Look below for the line that has "logic [8:0] pend_avg_len;". Set down the lines from there through the line that has "assign fft_ok = ((cfg_fft_size", exactly as written.

Records for this exercise:
++++++++++++++++++++

### config.mk
export PLATFORM = sky130hd
export DESIGN_NAME = exp_shift_cfg_seq
export DESIGN_NICKNAME = d
export VERILOG_FILES = /design/src/rtl/exp_shift_cfg_seq.sv
export SDC_FILE = /design/constraint.sdc
export NUM_CORES = 1
export LEC_CHECK = 0
export CAP_MARGIN = 20
export CORE_MARGIN = 5
export CORE_UTILIZATION = 30
export DETAILED_ROUTE_END_ITERATION = 6
export GPL_TIMING_DRIVEN = 0
export PLACE_DENSITY = 0.61
export SYNTH_ARGS = -nofsm -noshare
export SYNTH_HDL_FRONTEND = slang
export SYNTH_SLANG_ARGS = --single-unit
### constraint.sdc
create_clock -name clk -period 2.5 [get_ports clk]
set_input_delay 0.5 -clock clk [delete_from_list [all_inputs] [get_ports clk]]
set_output_delay 0.5 -clock clk [all_outputs]
set_load 0.05 [all_outputs]
### src/rtl/exp_shift_cfg_seq.sv
// exp_shift_cfg_seq: runtime configuration sequencer for the exponent shifter.
// A config write is accepted only in RUN. It is held pending until the next
// frame boundary of the monitored stream and then applied. After that the
// block reports settle while the exponent average refills over avg_len frames.
// Optional macro EXP_SHIFT_CFG_STATS_EN: when defined, frame_cnt counts frame
// starts; when undefined, frame_cnt is tied to zero.
module exp_shift_cfg_seq #(
    parameter logic [9:0] DEF_FFT_SIZE = 10'd512,
    parameter logic [8:0] DEF_AVG_LEN  = 9'd256
) (
    input  logic        clk,
    input  logic        sync_reset,
    input  logic        cfg_valid,
    input  logic [9:0]  cfg_fft_size,
    input  logic [8:0]  cfg_avg_len,
    output logic        cfg_ready,
    input  logic        mon_tvalid,
    input  logic        mon_tready,
    input  logic [23:0] mon_tuser,
    output logic [9:0]  fft_size,
    output logic [8:0]  avg_len,
    output logic        avg_restart,
    output logic        settle,
    output logic        cfg_err,
    output logic [31:0] frame_cnt
);

    typedef enum logic [1:0] {RUN, PEND, SETTLE} state_t;

    state_t     state;
    state_t     state_next;
    logic [9:0] pend_fft_size;
    logic [8:0] pend_avg_len;
    logic [8:0] settle_cnt;
    logic [8:0] settle_cnt_inc;
    logic       frame_start;
    logic       accept;
    logic       fft_ok;
    logic       avg_ok;
    logic       cfg_ok;
    logic       unused_tuser;

    // Only the FFT bin field of tuser identifies a frame boundary.
    assign unused_tuser   = ^mon_tuser[23:9];
    assign frame_start    = mon_tvalid && mon_tready && (mon_tuser[8:0] == 9'd0);
    assign accept         = cfg_valid && cfg_ready;
    assign settle_cnt_inc = settle_cnt + 9'd1;

    // A legal FFT size is a single set bit between 8 and 512.
    assign fft_ok = ((cfg_fft_size & (cfg_fft_size - 10'd1)) == 10'd0)
                    && (cfg_fft_size >= 10'd8) && (cfg_fft_size <= 10'd512);
    assign avg_ok = (cfg_avg_len != 9'd0) && (cfg_avg_len <= 9'd256);
    assign cfg_ok = fft_ok && avg_ok;

    assign cfg_ready = (state == RUN);
    assign settle    = (state == SETTLE);

    // State register; reset returns to RUN.
    always_ff @(posedge clk or posedge sync_reset) begin
        if (sync_reset) state <= RUN;
        else            state <= state_next;
    end

    // Next-state logic: RUN waits for a legal write, PEND for a frame start,
    // SETTLE for avg_len further frame starts.
    always_comb begin
        state_next = state;
        case (state)
            RUN:     if (accept && cfg_ok) state_next = PEND;
            PEND:    if (frame_start) state_next = SETTLE;
            SETTLE:  if (frame_start && (settle_cnt_inc == avg_len)) state_next = RUN;
            default: state_next = RUN;
        endcase
    end

    // Config datapath: error flag, pending latch, applied values and settle count.
    always_ff @(posedge clk or posedge sync_reset) begin
        if (sync_reset) begin
            fft_size      <= DEF_FFT_SIZE;
            avg_len       <= DEF_AVG_LEN;
            avg_restart   <= 1'b0;
            cfg_err       <= 1'b0;
            pend_fft_size <= 10'd0;
            pend_avg_len  <= 9'd0;
            settle_cnt    <= 9'd0;
        end else begin
            avg_restart <= 1'b0;
            case (state)
                RUN: begin
                    if (accept) begin
                        if (cfg_ok) begin
                            cfg_err       <= 1'b0;
                            pend_fft_size <= cfg_fft_size;
                            pend_avg_len  <= cfg_avg_len;
                        end else begin
                            cfg_err <= 1'b1;
                        end
                    end
                end
                PEND: begin
                    if (frame_start) begin
                        fft_size    <= pend_fft_size;
                        avg_len     <= pend_avg_len;
                        avg_restart <= 1'b1;
                        settle_cnt  <= 9'd0;
                    end
                end
                SETTLE: begin
                    if (frame_start) settle_cnt <= settle_cnt_inc;
                end
                default: ;
            endcase
        end
    end

`ifdef EXP_SHIFT_CFG_STATS_EN
    logic [31:0] frame_cnt_q;

    // Free-running frame-start counter, wrapping naturally at 2^32.
    always_ff @(posedge clk or posedge sync_reset) begin
        if (sync_reset)       frame_cnt_q <= 32'd0;
        else if (frame_start) frame_cnt_q <= frame_cnt_q + 32'd1;
    end

    assign frame_cnt = frame_cnt_q;
`else
    assign frame_cnt = 32'd0;
`endif

endmodule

++++++++++++++++++++

Solution for this problem:
    logic [8:0] pend_avg_len;
    logic [8:0] settle_cnt;
    logic [8:0] settle_cnt_inc;
    logic       frame_start;
    logic       accept;
    logic       fft_ok;
    logic       avg_ok;
    logic       cfg_ok;
    logic       unused_tuser;

    // Only the FFT bin field of tuser identifies a frame boundary.
    assign unused_tuser   = ^mon_tuser[23:9];
    assign frame_start    = mon_tvalid && mon_tready && (mon_tuser[8:0] == 9'd0);
    assign accept         = cfg_valid && cfg_ready;
    assign settle_cnt_inc = settle_cnt + 9'd1;

    // A legal FFT size is a single set bit between 8 and 512.
    assign fft_ok = ((cfg_fft_size & (cfg_fft_size - 10'd1)) == 10'd0)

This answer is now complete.